KPMG estimates that Australian fintech investment hit US$890 million in H1 2021, up 60% from US$557.2 million in H1 2020, with rounds that included challenger bank Judo Bank’s A$124 million (US$89 million) round in June, and mortgage fintech company Athena Home Loans’ A$90 million (US$64 million) investment in May.

The momentum continued in H2 2021 with deals such as payment startup Till Payments’ A$110 million (US$79 million) Series C, and personal finance and price comparison platform Finder’s A$30 million (US$21.5 million) round.

The EY study found that the venture capital (VC) ecosystem has improved with 82% of the 145 fintechs surveyed in Australia for the research indicating that their capital raising expectations were met or exceeded. In comparison, the figure stood at only 57% in 2020.

Revenue growth and international ambitions

Investors are pouring capital into Australia fintech companies amid strong revenue growth. This year’s survey found that 88% of Australian fintech firms three years or older and 81% of fintech companies two years or older have begun to generate sales, or are now post-revenue. As a result, the number of paying customers has reached a new high among post-revenue Australia fintech companies, with 41% reporting more than 500 customers.

Results also show that Australian fintech companies are aggressively expanding internationally. 72% of respondents said they plan on entering or expanding into an overseas market within three years. 60% plan to do so in the next 12 months.

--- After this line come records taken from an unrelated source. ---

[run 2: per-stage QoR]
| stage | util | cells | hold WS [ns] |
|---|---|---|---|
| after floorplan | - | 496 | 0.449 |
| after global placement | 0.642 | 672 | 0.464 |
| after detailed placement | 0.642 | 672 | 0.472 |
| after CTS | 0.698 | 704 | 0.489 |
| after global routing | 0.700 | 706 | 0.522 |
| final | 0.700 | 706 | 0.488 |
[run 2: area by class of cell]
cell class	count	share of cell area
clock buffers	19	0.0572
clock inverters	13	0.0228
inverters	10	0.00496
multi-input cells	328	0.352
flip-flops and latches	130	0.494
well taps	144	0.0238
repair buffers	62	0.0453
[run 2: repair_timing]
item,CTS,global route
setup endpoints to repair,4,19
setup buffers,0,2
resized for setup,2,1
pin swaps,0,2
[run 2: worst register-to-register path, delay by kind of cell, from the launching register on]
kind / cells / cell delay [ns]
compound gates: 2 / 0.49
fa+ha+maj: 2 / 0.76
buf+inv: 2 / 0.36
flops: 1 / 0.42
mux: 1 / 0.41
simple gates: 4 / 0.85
<file path="src/rtl/dmem_responder_pkg.sv">
// Shared types and helpers for the multi-cycle data-memory responder.
package dmem_responder_pkg;

  typedef enum logic [1:0] {
    ST_IDLE = 2'd0,
    ST_WAIT = 2'd1,
    ST_RESP = 2'd2
  } state_t;

  // Byte address bits below the word index.
  localparam int ADDR_LSB = 2;

  // Ceiling log2 with a minimum of one bit, so degenerate sizes still give a legal vector.
  function automatic int clog2_min1(input int n);
    int w;
    w = 1;
    while ((1 << w) < n) w++;
    return w;
  endfunction

endpackage

</file>
<file path="src/rtl/dmem_responder_array.sv">
// Single-port word array: synchronous write, combinational read of the pre-write contents.
module dmem_array
  import dmem_responder_pkg::*;
#(
  parameter int WIDTH = 32,
  parameter int DEPTH = 64
) (
  input  logic                         clk,
  input  logic                         we,
  input  logic [clog2_min1(DEPTH)-1:0] idx,
  input  logic [WIDTH-1:0]             wd,
  output logic [WIDTH-1:0]             rd
);

  logic [WIDTH-1:0] mem [DEPTH];

  // The read port sees the old word during the write edge, giving read-before-write.
  assign rd = mem[idx];

  // Commit a store on the clock edge; the contents have no reset.
  always_ff @(posedge clk) begin
    if (we) mem[idx] <= wd;
  end

endmodule

</file>
<file path="src/rtl/dmem_responder.sv">
// Memory-stage responder: stalls the pipeline for WAIT_CYCLES+1 cycles per access,
// then completes the load/store in a one-cycle RESP state.
module dmem_responder
  import dmem_responder_pkg::*;
#(
  parameter int WIDTH       = 32,
  parameter int DEPTH       = 64,
  parameter int WAIT_CYCLES = 2
) (
  input  logic             clk,
  input  logic             reset,
  input  logic             memReadM,
  input  logic             memWriteM,
  input  logic [WIDTH-1:0] addrM,
  input  logic [WIDTH-1:0] writedataM,
  output logic [WIDTH-1:0] readdataM,
  output logic             stallM,
  output logic             respValid,
  output logic             busy
);

  localparam int IDX_W = clog2_min1(DEPTH);
  localparam int CNT_W = clog2_min1(WAIT_CYCLES + 1);

  state_t           state, state_nxt;
  logic [CNT_W-1:0] cnt;
  logic [IDX_W-1:0] idx_q, addr_idx, acc_idx;
  logic [WIDTH-1:0] wd_q, acc_wd, arr_rd;
  logic             rd_q, wr_q, acc_rd, acc_wr;
  logic             req, commit, arr_we;
  logic             unused_addr;

  assign req      = memReadM | memWriteM;
  assign addr_idx = addrM[ADDR_LSB +: IDX_W];

  // Byte offset and high address bits are dropped: word access, address wraps.
  assign unused_addr = ^{addrM[ADDR_LSB-1:0], addrM[WIDTH-1:ADDR_LSB+IDX_W]};

  // With zero wait states the commit happens on the accepting edge, before the
  // request is latched, so the array is fed directly from the live inputs in IDLE.
  assign acc_idx = (state == ST_IDLE) ? addr_idx   : idx_q;
  assign acc_wd  = (state == ST_IDLE) ? writedataM : wd_q;
  assign acc_rd  = (state == ST_IDLE) ? memReadM   : rd_q;
  assign acc_wr  = (state == ST_IDLE) ? memWriteM  : wr_q;

  assign commit = (state_nxt == ST_RESP) && (state != ST_RESP);
  assign arr_we = commit & acc_wr;

  dmem_array #(
    .WIDTH (WIDTH),
    .DEPTH (DEPTH)
  ) u_array (
    .clk (clk),
    .we  (arr_we),
    .idx (acc_idx),
    .wd  (acc_wd),
    .rd  (arr_rd)
  );

  // State register.
  always_ff @(posedge clk or negedge reset) begin
    if (!reset) state <= ST_IDLE;
    else        state <= state_nxt;
  end

  // Next-state and pipeline handshake outputs.
  always_comb begin
    state_nxt = state;
    stallM    = 1'b0;
    respValid = 1'b0;
    busy      = (state != ST_IDLE);
    unique case (state)
      ST_IDLE: begin
        if (req) begin
          stallM    = 1'b1;
          state_nxt = (WAIT_CYCLES > 0) ? ST_WAIT : ST_RESP;
        end
      end
      ST_WAIT: begin
        stallM = 1'b1;
        if (cnt == '0) state_nxt = ST_RESP;
      end
      ST_RESP: begin
        respValid = 1'b1;
        state_nxt = ST_IDLE;
      end
      default: state_nxt = ST_IDLE;
    endcase
  end

  // Request latch, wait-state down-counter and registered load result.
  always_ff @(posedge clk or negedge reset) begin
    if (!reset) begin
      cnt       <= '0;
      idx_q     <= '0;
      wd_q      <= '0;
      rd_q      <= 1'b0;
      wr_q      <= 1'b0;
      readdataM <= '0;
    end else begin
      if (state == ST_IDLE && req) begin
        idx_q <= addr_idx;
        wd_q  <= writedataM;
        rd_q  <= memReadM;
        wr_q  <= memWriteM;
        cnt   <= (WAIT_CYCLES > 0) ? CNT_W'(WAIT_CYCLES - 1) : '0;
      end else if (state == ST_WAIT && cnt != '0) begin
        cnt <= cnt - CNT_W'(1);
      end
      if (commit && acc_rd) readdataM <= arr_rd;
    end
  end

endmodule

</file>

Whether in the next three years or 12 months, the top markets for expansion were found to be New Zealand, the UK, the US, Singapore, Canada and Indonesia.

Infographic via EY Fintech Australia Census 2021

Infographic via EY Fintech Australia Census 2021

This trend is evidenced by the numerous announcements that have been made over the past year.

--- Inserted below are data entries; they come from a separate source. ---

--- src/rtl/pkmc_cmdseq_pkg.sv ---
`default_nettype none
// ============================================================================
//  Module      : pkmc_cmdseq_pkg
//  Description : Shared SDRAM command encodings for the pkmc controller,
//                plus the latched-access record and the RD/WR address
//                helper used by the command sequencer.
//  Ports       : none (package)
//  Revision    : 1.0 - initial release
// ============================================================================

// SDRAM command words {cs_n, ras_n, cas_n, we_n}. These are shared with the
// downstream command-decoder comparators, so they remain plain defines.
`ifndef PKMC_SDRAM_DEFINES
`define PKMC_SDRAM_DEFINES
`define PKMC_COMMAND_LEN 4
`define PKMC_CMD_NOP 4'b0111
`define PKMC_CMD_PRE 4'b0010
`define PKMC_CMD_REF 4'b0001
`define PKMC_CMD_LMR 4'b0000
`define PKMC_CMD_ACT 4'b0011
`define PKMC_CMD_RD  4'b0101
`define PKMC_CMD_WR  4'b0100
`endif

package pkmc_cmdseq_pkg;

    localparam int COMMAND_LEN = `PKMC_COMMAND_LEN;

    typedef logic [COMMAND_LEN-1:0] cmd_t;

    localparam cmd_t c_CMD_NOP = `PKMC_CMD_NOP;
    localparam cmd_t c_CMD_PRE = `PKMC_CMD_PRE;
    localparam cmd_t c_CMD_REF = `PKMC_CMD_REF;
    localparam cmd_t c_CMD_LMR = `PKMC_CMD_LMR;
    localparam cmd_t c_CMD_ACT = `PKMC_CMD_ACT;
    localparam cmd_t c_CMD_RD  = `PKMC_CMD_RD;
    localparam cmd_t c_CMD_WR  = `PKMC_CMD_WR;

    // Access fields captured in the ACT cycle; the row is only needed in
    // that cycle, so it is not kept.
    typedef struct packed {
        logic       we;
        logic [1:0] bank;
        logic [7:0] col;
    } acc_t;

    // Column address for RD/WR with A10 set so the bank auto-precharges.
    function automatic logic [11:0] rw_addr(input logic [7:0] col);
        return {1'b0, 1'b1, 2'b00, col};
    endfunction

endpackage

`default_nettype wire

--- src/rtl/pkmc_refresh_timer.sv ---
`default_nettype none
// ============================================================================
//  Module      : pkmc_refresh_timer
//  Description : Auto-refresh interval counter with a saturating pending
//                flag. Counts only while enabled; every REF_INTERVAL cycles
//                it raises ref_pending, which stays set until acknowledged.
//  Ports       : clk_i          - system clock
//                rst_i          - synchronous active-high reset
//                enable_i       - counting enable (init sequence complete)
//                ack_refresh_i  - a refresh is being issued; clear pending
//                ref_pending_o  - a refresh is owed
//  Revision    : 1.0 - initial release
// ============================================================================
module pkmc_refresh_timer #(
    parameter int REF_INTERVAL = 780
) (
    input  logic clk_i,
    input  logic rst_i,
    input  logic enable_i,
    input  logic ack_refresh_i,
    output logic ref_pending_o
);

    localparam logic [15:0] c_RELOAD = 16'(REF_INTERVAL - 1);

    logic [15:0] r_cnt_q;
    logic [15:0] w_cnt_d;
    logic        r_pending_q;
    logic        w_pending_d;

    always_comb begin
        w_cnt_d     = r_cnt_q;
        w_pending_d = r_pending_q;
        if (ack_refresh_i) begin
            w_pending_d = 1'b0;
        end
        if (!enable_i) begin
            w_cnt_d = c_RELOAD;
        end else if (r_cnt_q == 16'd0) begin
            // A fresh expiry beats a same-cycle acknowledge; a second
            // expiry while still pending simply leaves the flag set.
            w_cnt_d     = c_RELOAD;
            w_pending_d = 1'b1;
        end else begin
            w_cnt_d = r_cnt_q - 16'd1;
        end
    end

    always_ff @(posedge clk_i) begin
        if (rst_i) begin
            r_cnt_q     <= c_RELOAD;
            r_pending_q <= 1'b0;
        end else begin
            r_cnt_q     <= w_cnt_d;
            r_pending_q <= w_pending_d;
        end
    end

    assign ref_pending_o = r_pending_q;

endmodule

`default_nettype wire

--- src/rtl/pkmc_cmdseq.sv ---
`default_nettype none
// ============================================================================
//  Module      : pkmc_cmdseq
//  Description : SDRAM command sequencer. Runs the power-up init sequence,
//                periodic auto-refresh and single-word auto-precharge
//                read/write accesses. All outputs are registered.
//  Ports       : clk_i, rst_i        - clock, synchronous active-high reset
//                req_i, we_i         - access request (held until ack_o), dir
//                bank_i/row_i/col_i  - access address
//                ack_o               - one-cycle access acknowledge
//                rd_valid_o          - capture read data this cycle
//                command_o           - {cs_n, ras_n, cas_n, we_n}
//                ba_o, a_o           - SDRAM bank / address lines
//                init_done_o         - init sequence complete
//  Revision    : 1.0 - initial release
// ============================================================================
module pkmc_cmdseq
    import pkmc_cmdseq_pkg::*;
#(
    parameter logic [15:0] INIT_CYCLES  = 16'd100,
    parameter int          T_RP         = 2,
    parameter int          T_RCD        = 2,
    parameter int          T_RFC        = 7,
    parameter int          T_WR         = 2,
    parameter int          CAS_LAT      = 2,
    parameter int          REF_INTERVAL = 780,
    parameter logic [11:0] MODE_REG     = 12'h022
) (
    input  logic                   clk_i,
    input  logic                   rst_i,
    input  logic                   req_i,
    input  logic                   we_i,
    input  logic [1:0]             bank_i,
    input  logic [11:0]            row_i,
    input  logic [7:0]             col_i,
    output logic                   ack_o,
    output logic                   rd_valid_o,
    output logic [COMMAND_LEN-1:0] command_o,
    output logic [1:0]             ba_o,
    output logic [11:0]            a_o,
    output logic                   init_done_o
);

    localparam logic [3:0] c_ST_INIT_WAIT = 4'd0;
    localparam logic [3:0] c_ST_INIT_PRE  = 4'd1;
    localparam logic [3:0] c_ST_INIT_REF1 = 4'd2;
    localparam logic [3:0] c_ST_INIT_REF2 = 4'd3;
    localparam logic [3:0] c_ST_INIT_LMR  = 4'd4;
    localparam logic [3:0] c_ST_IDLE      = 4'd5;
    localparam logic [3:0] c_ST_REF       = 4'd6;
    localparam logic [3:0] c_ST_ACT       = 4'd7;
    localparam logic [3:0] c_ST_RW        = 4'd8;

    // wait_cnt load values: the issuing cycle itself counts as one cycle.
    localparam logic [15:0] c_WAIT_RP  = 16'(T_RP - 1);
    localparam logic [15:0] c_WAIT_RFC = 16'(T_RFC - 1);
    localparam logic [15:0] c_WAIT_RCD = 16'(T_RCD - 1);
    localparam logic [15:0] c_WAIT_WR  = 16'(T_WR + T_RP - 1);
    localparam logic [15:0] c_WAIT_RD  = 16'(CAS_LAT + T_RP - 1);
    // Remaining wait count in the cycle before the read-data pulse, which
    // lands CAS_LAT cycles after the RD cycle.
    localparam logic [15:0] c_RD_PULSE_AT = 16'(T_RP);

    logic [3:0]       r_state_q;
    logic [3:0]       w_state_d;
    logic [3:0]       w_idle_next;
    logic             w_issue;
    logic             w_timer_done;
    logic [15:0]      r_wait_q;
    logic [15:0]      w_wait_d;
    logic [COMMAND_LEN-1:0] r_command_q;
    logic [COMMAND_LEN-1:0] w_command_d;
    logic [11:0]      r_a_q;
    logic [11:0]      w_a_d;
    logic [1:0]       r_ba_q;
    logic [1:0]       w_ba_d;
    logic             r_ack_q;
    logic             w_ack_d;
    logic             r_rd_valid_q;
    logic             w_rd_valid_d;
    logic             r_init_done_q;
    logic             w_init_done_d;
    acc_t             r_acc_q;
    acc_t             w_acc_d;
    logic             w_ref_pending;
    logic             w_ack_refresh;

    pkmc_refresh_timer #(
        .REF_INTERVAL (REF_INTERVAL)
    ) u_refresh_timer (
        .clk_i         (clk_i),
        .rst_i         (rst_i),
        .enable_i      (r_init_done_q),
        .ack_refresh_i (w_ack_refresh),
        .ref_pending_o (w_ref_pending)
    );

    assign w_timer_done = (r_wait_q == 16'd0);

    // State register (holds the registered outputs alongside the state).
    always_ff @(posedge clk_i) begin
        if (rst_i) begin
            r_state_q     <= c_ST_INIT_WAIT;
            r_wait_q      <= INIT_CYCLES - 16'd1;
            r_command_q   <= c_CMD_NOP;
            r_a_q         <= 12'd0;
            r_ba_q        <= 2'd0;
            r_ack_q       <= 1'b0;
            r_rd_valid_q  <= 1'b0;
            r_init_done_q <= 1'b0;
            r_acc_q       <= '0;
        end else begin
            r_state_q     <= w_state_d;
            r_wait_q      <= w_wait_d;
            r_command_q   <= w_command_d;
            r_a_q         <= w_a_d;
            r_ba_q        <= w_ba_d;
            r_ack_q       <= w_ack_d;
            r_rd_valid_q  <= w_rd_valid_d;
            r_init_done_q <= w_init_done_d;
            r_acc_q       <= w_acc_d;
        end
    end

    // Next-state logic. w_issue marks a transition into a command-issuing
    // state; the command itself is registered on that same edge.
    always_comb begin
        w_idle_next = c_ST_IDLE;
        if (w_ref_pending) begin
            w_idle_next = c_ST_REF;
        end else if (req_i) begin
            w_idle_next = c_ST_ACT;
        end

        w_state_d = r_state_q;
        w_issue   = 1'b0;
        case (r_state_q)
            c_ST_INIT_WAIT: if (w_timer_done) begin
                w_state_d = c_ST_INIT_PRE;
                w_issue   = 1'b1;
            end
            c_ST_INIT_PRE: if (w_timer_done) begin
                w_state_d = c_ST_INIT_REF1;
                w_issue   = 1'b1;
            end
            c_ST_INIT_REF1: if (w_timer_done) begin
                w_state_d = c_ST_INIT_REF2;
                w_issue   = 1'b1;
            end
            c_ST_INIT_REF2: if (w_timer_done) begin
                w_state_d = c_ST_INIT_LMR;
                w_issue   = 1'b1;
            end
            c_ST_INIT_LMR: if (w_timer_done) begin
                w_state_d = c_ST_IDLE;
            end
            c_ST_IDLE: begin
                w_state_d = w_idle_next;
                w_issue   = (w_idle_next != c_ST_IDLE);
            end
            // After tRFC the next command may go out at once, so a request
            // held off by the refresh is served without an IDLE cycle.
            c_ST_REF: if (w_timer_done) begin
                w_state_d = w_idle_next;
                w_issue   = (w_idle_next != c_ST_IDLE);
            end
            c_ST_ACT: if (w_timer_done) begin
                w_state_d = c_ST_RW;
                w_issue   = 1'b1;
            end
            c_ST_RW: if (w_timer_done) begin
                w_state_d = c_ST_IDLE;
            end
            default: begin
                w_state_d = c_ST_INIT_WAIT;
            end
        endcase
    end

    // Output logic: next values of the registered outputs and wait_cnt.
    always_comb begin
        w_command_d   = c_CMD_NOP;
        w_a_d         = r_a_q;
        w_ba_d        = r_ba_q;
        w_wait_d      = w_timer_done ? 16'd0 : (r_wait_q - 16'd1);
        w_acc_d       = r_acc_q;
        w_rd_valid_d  = (r_state_q == c_ST_RW) && !r_acc_q.we &&
                        (r_wait_q == c_RD_PULSE_AT);
        w_ack_d       = w_rd_valid_d;
        w_init_done_d = r_init_done_q;
        w_ack_refresh = 1'b0;

        if (w_issue) begin
            case (w_state_d)
                c_ST_INIT_PRE: begin
                    w_command_d = c_CMD_PRE;
                    w_a_d       = 12'h400;     // A10: precharge all banks
                    w_wait_d    = c_WAIT_RP;
                end
                c_ST_INIT_REF1, c_ST_INIT_REF2: begin
                    w_command_d = c_CMD_REF;
                    w_wait_d    = c_WAIT_RFC;
                end
                c_ST_REF: begin
                    w_command_d   = c_CMD_REF;
                    w_wait_d      = c_WAIT_RFC;
                    w_ack_refresh = 1'b1;
                end
                c_ST_INIT_LMR: begin
                    w_command_d = c_CMD_LMR;
                    w_a_d       = MODE_REG;
                    w_ba_d      = 2'd0;
                    w_wait_d    = 16'd1;
                end
                c_ST_ACT: begin
                    w_command_d  = c_CMD_ACT;
                    w_ba_d       = bank_i;
                    w_a_d        = row_i;
                    w_acc_d.we   = we_i;
                    w_acc_d.bank = bank_i;
                    w_acc_d.col  = col_i;
                    w_wait_d     = c_WAIT_RCD;
                end
                c_ST_RW: begin
                    w_command_d = r_acc_q.we ? c_CMD_WR : c_CMD_RD;
                    w_a_d       = rw_addr(r_acc_q.col);
                    w_ba_d      = r_acc_q.bank;
                    w_ack_d     = r_acc_q.we;
                    w_wait_d    = r_acc_q.we ? c_WAIT_WR : c_WAIT_RD;
                end
                default: begin
                    w_command_d = c_CMD_NOP;
                end
            endcase
        end

        if ((r_state_q == c_ST_INIT_LMR) && (w_state_d == c_ST_IDLE)) begin
            w_init_done_d = 1'b1;
        end
    end

    assign command_o   = r_command_q;
    assign a_o         = r_a_q;
    assign ba_o        = r_ba_q;
    assign ack_o       = r_ack_q;
    assign rd_valid_o  = r_rd_valid_q;
    assign init_done_o = r_init_done_q;

endmodule

`default_nettype wire

--- config.mk ---
export PLATFORM = sky130hd
export DESIGN_NAME = pkmc_cmdseq
export DESIGN_NICKNAME = d
export VERILOG_FILES = /design/src/rtl/pkmc_cmdseq_pkg.sv /design/src/rtl/pkmc_refresh_timer.sv /design/src/rtl/pkmc_cmdseq.sv
export SDC_FILE = /design/constraint.sdc
export NUM_CORES = 1
export LEC_CHECK = 0
export CAP_MARGIN = 20
export CORE_MARGIN = 1
export CORE_UTILIZATION = 40
export DETAILED_ROUTE_END_ITERATION = 10
export DONT_BUFFER_PORTS = 1
export PLACE_DENSITY_LB_ADDON = 0.2
export SLEW_MARGIN = 10
export SYNTH_ARGS = -nofsm -noshare
export SYNTH_HDL_FRONTEND = slang
export SYNTH_HIERARCHICAL = 1
export SYNTH_SLANG_ARGS = --single-unit
--- constraint.sdc ---
create_clock -name clk_i -period 4.7 [get_ports clk_i]
set_input_delay 1.41 -clock clk_i [delete_from_list [all_inputs] [get_ports clk_i]]
set_output_delay 1.41 -clock clk_i [all_outputs]
set_load 0.005 [all_outputs]
## Word level (Yosys, flattened, before mapping)

Index checks and enable logic that the tools add are counted.

- Flip-flop bits (word level): 69
- Latch bits: 0
- RAM bits: 0
- Memory bits (read-only): 0
- Input bits: 26
- Output and inout port bits: 21
- Word-level logic and storage cells: 80
- Memories: 0

- Add/sub/neg operators: 2
- $mul: 0
- Div/mod/pow operators: 0
- $lt $le $gt $ge: 0
- Eq/ne operators: 18
- Shift operators: 0
- Multiplexer cells: 27
- Bitwise operators: 2
- Reductions and logical operators: 18

Operators with widths:

| kind | number |
|---|---|
| $pmux 12 s4 | 1 |
| $pmux 16 s3 | 1 |
| $eq 4x3->1 const B | 8 |
| $logic_not 16->1 | 2 |
| $mux 16 | 2 |
| $pmux 4 s8 | 1 |
| $sub 16x1->16 const B | 2 |
| $mux 4 | 7 |
| $eq 16x2->1 const B | 1 |
| $eq 4x2->1 const B | 4 |
| $pmux 3 s5 | 1 |
| $mux 1 | 10 |
| $reduce_or 3->1 | 3 |
| $eq 4x1->1 const B | 2 |
| $eq 4x4->1 const B | 2 |
| $pmux 2 s3 | 1 |
| $reduce_and 2->1 | 3 |
| $reduce_or 5->1 | 1 |
| $logic_not 4->1 | 1 |
| $mux 2 | 2 |
| $ne 4x3->1 const B | 1 |
| $reduce_bool 4->1 | 1 |
| $reduce_or 2->1 | 2 |
| $logic_and 1x1->1 | 3 |
| 4 further kinds | 5 |

## Logic depth before layout (Yosys ltp)

Gate-level depths: netlist (run 1).

- Depth after elaboration: 10
- Mapped depth: 11
- Mapped depth without buffers: 9

## Cells and area by module

Netlist (run 1), hierarchy kept.

By module, submodules not included:

| module | times used | cells an instance | area an instance (µm²) | sequential area each (µm²) |
|---|---|---|---|---|
| pkmc_cmdseq | 1 | 266 | 2381.0 | 1021.0 |
| pkmc_refresh_timer | 1 | 83 | 789.5 | 340.3 |

## Worst setup path before layout (run 1)

Ideal clock, no wire load.

- Path kind: reg2reg
- Start: register r_wait_q[0]
- End: register r_wait_q[2]
- Setup time: 0.116 ns
- Data arrival time: 3.205 ns
- Data required time: 4.584 ns
- Setup slack: 1.380 ns
- Stages on the path, launching flop included: 12
- Path buffers: 2
- Period minus slack after synthesis: 3.320 ns
- Cell sequence: dfxtp_1 -> inv_1 -> ha_1 -> or3b_2 -> or4_1 -> buf_2 -> or4_4 -> a311oi_2 -> a211oi_1 -> o21ba_2 -> buf_2 -> a31o_1

- Longest elaborated chain between the ends: 7
- Elaborated cells on any way between the ends: 25
- Those cells by class: add/sub (1); eq/ne (7); mux (14); reduce/logical (3)

RTL lines:

| element | RTL line | text |
|---|---|---|
| from (decl) | pkmc_cmdseq.sv:69 | `logic [15:0] r_wait_q;` |
| from (signal assigned) | pkmc_cmdseq.sv:104 | `r_wait_q <= INIT_CYCLES - 16'd1;` |
| from (signal assigned) | pkmc_cmdseq.sv:114 | `r_wait_q <= w_wait_d;` |
| $logic_not 16->1 | pkmc_cmdseq.sv:98 | `assign w_timer_done = (r_wait_q == 16'd0);` |
| $mux 4 (tied with other cells) | pkmc_cmdseq.sv:154, pkmc_cmdseq.sv:171 |  |
| $pmux 4 s8 | pkmc_cmdseq.sv:137 | `case (r_state_q)` |
| $eq 4x3->1 (tied with other cells) | pkmc_cmdseq.sv:194 | `case (w_state_d)` |
| $reduce_or 3->1 (no source line) | -- |  |
| $pmux 16 s3 | pkmc_cmdseq.sv:194 |  |
| $mux 16 * | pkmc_cmdseq.sv:193 | `if (w_issue) begin` |

Every way passes the cells marked *; elsewhere a longest branch is shown, timed or not.
A chain may end at the register's enable or synchronous reset.

## Worst setup path after layout (run 1)

- Start: register r_wait_q[0]
- End: register r_a_q[8] (netlist: a_o[8])

- Longest elaborated chain between the ends: 6
- Elaborated cells on any way between the ends: 19
- Those cells by class: eq/ne (4); mux (12); reduce/logical (3)

RTL lines:

| element | RTL line | text |
|---|---|---|
| $logic_not 16->1 * | pkmc_cmdseq.sv:98 |  |
| $mux 4 (tied with other cells) | pkmc_cmdseq.sv:154, pkmc_cmdseq.sv:171 |  |
| $pmux 4 s8 | pkmc_cmdseq.sv:137 |  |
| $eq 4x4->1 (tied with other cells) | pkmc_cmdseq.sv:194 |  |
| $reduce_bool 4->1 (no source line) | -- |  |
| $reduce_and 2->1 (no source line) | -- |  |
| to (signal assigned) | pkmc_cmdseq.sv:116 | `r_a_q <= w_a_d;` |
| to (decl) | pkmc_cmdseq.sv:73 | `logic [11:0] r_a_q;` |

Marks and branches as above.

==> results of run 1 <==
-- critical path, cell delays in order, from the launching register on --
cell	delay (ps)
dfxtp_1	320
inv_1	100
ha_1	240
or4b_2	630
or4_1	510
a211oi_1	470
o21a_1	470
a211oi_1	150
o21ba_2	360
a22o_1	260
-- sequential cells by signal, summed over array words and instances (netlist names) --
name                           flops
u_refresh_timer/ref_pending_o      1
init_done_o                        1
ba_o                               2
command_o                          3
ack_o                              1
r_acc_q                           11
rd_valid_o                         1
r_state_q                          4
r_wait_q                          16
a_o                               12
u_refresh_timer/r_cnt_q           16
-- area by class of cell --
cell class                 count  area share
multi-input combinational    257       0.495
sequential                    68       0.395
clock buffer                  10      0.0399
tap                          102      0.0370
clock inverter                 6      0.0207
timing repair buffer           3     0.00654
inverter                       5     0.00545
-- routing by layer --
metal | part of all wire | wire [um] | up-vias | global-route usage
li1 | - | - | 1255 | -
met1 | 0.47 | 3250 | 1187 | 0.220
met5 | 0 | 0 | - | 0
met3 | 0.067 | 470 | 10 | 0.0528
met4 | 0.016 | 112 | 0 | 0.0794
met2 | 0.45 | 3130 | 67 | 0.278
-- final timing paths --
path	startpoint	endpoint	slack, ps	depth (start not counted)
max	r_wait_q[0]	a_o[8]	1080	9
min	u_refresh_timer/r_cnt_q[0]	u_refresh_timer/r_cnt_q[0]	430	1
max reg2reg	r_wait_q[0]	a_o[8]	1080	9
min reg2reg	u_refresh_timer/r_cnt_q[0]	u_refresh_timer/r_cnt_q[0]	430	1
-- cell usage in the layout, fill, tap and decap left out, drive strengths merged, types with 8 or more instances in the layout --
cell type / synthesis / routed
mux2i: 12 / 12
dfxtp: 68 / 68
nand2: 21 / 21
clkbuf: 13 / 10
a22oi: 8 / 8
a21oi: 13 / 13
o21ai: 13 / 13
nor2: 52 / 52
o2bb2ai: 8 / 8
nor3: 10 / 10
nand3: 8 / 8
xor2: 12 / 12
-- cells by family (layout without fill, tap and decap cells) --
logic type | count (synthesis) | after routing | share of synthesized area
muxes | 13 | 13 | 0.0414
buffers and inverters | 24 | 24 | 0.0324
and+or+nand+nor | 143 | 143 | 0.252
other | 1 | 1 | 0.00118
DFF | 68 | 68 | 0.429
xor gates and xnor gates | 18 | 18 | 0.0497
adders and majority gates | 3 | 3 | 0.0118
AOI/OAI and AO/OA | 79 | 79 | 0.182
-- per-stage QoR --
stage | instances | setup slack [ps] | utilization | hold slack, ps | cell area, um^2
6_report | 451 | 1080 | 0.448 | 428 | 3450
5_1_grt | 451 | 807 | 0.448 | 445 | 3450
4_1_cts | 451 | 1080 | 0.448 | 432 | 3450
3_5_place_dp | 435 | 1090 | 0.421 | 414 | 3240
3_3_place_gp | 435 | 1170 | 0.421 | 412 | 3240
2_1_floorplan | 349 | 1380 | - | 395 | 3170
-- power groups by stage --
| stage | Sequential, uW | Clock (uW) | Combinational [uW] |
|---|---|---|---|
| global route | 587 | 540 | 43.2 |
| global placement | 600 | 0 | 37.5 |
| finish | 586 | 500 | 38.6 |
| detailed placement | 600 | 0 | 38.3 |
| floorplan | 597 | 0 | 36.6 |
| CTS | 586 | 520 | 38.5 |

Publicly traded buy now, pay later (BNPL) firm Zip has embarked on an expansion spree, multiplying acquisition deals in locations including Europe, the Middle East and India to gain a foothold. Zip is also actively looking at Southeast Asia, in particular Singapore, Malaysia, Thailand and the Philippines.

Commodity digitization and registry service Trovio, formerly known as InfiniGold, opened a new office in Singapore earlier this year after raising A$6.25 million. The company plans to use as a launchpad into the rest of Southeast Asia.

And digital lender Bizcap launched in New Zealand a few months ago after reportedly enjoying a 300% year-on-year (YoY) growth during the global pandemic.

Fintech hiring increases

To meet increased demand for digital financial services and support their growth, Australian fintech companies are hiring extensively.

The EY survey found that this year, the sector continued to create new jobs despite the pandemic, with a median of 21 full-time employees, up from just 10 full-time employees in 2020. 67% of Australian fintech companies indicated having more than 10 employees, compared to 59% in 2020.

Despite the dynamic employment market, fintech companies are struggling to find talent. In particular, border closures are significantly impacting Australia’s skilled migration levels and creating challenges for many organizations in the fintech sector.

66% of Australian fintech companies indicated finding it more difficult to attract qualified or suitable talent in Australia in the past 18 months. Respondents cited engineering /software talent (62%) as the most difficult to attract, followed by product management (31%) and data engineering/data science (30%) talent.

Tech talent shortage is not a new phenomenon in Australia but it has certainly exacerbated with the COVID-19 pandemic. A 2021 research by recruitment firm Hays found that out of nearly 3,500 polled, 68% of the local tech industry indicated suffering from skills shortages. This is alongside other sectors including banking, mining and human resources.

The Technology Council of Australia (TCA) aims for Australia to become a leading digital economy and achieve one million tech sector jobs by 2025. This means that 286,000 workers will need to join the sector over the next four years.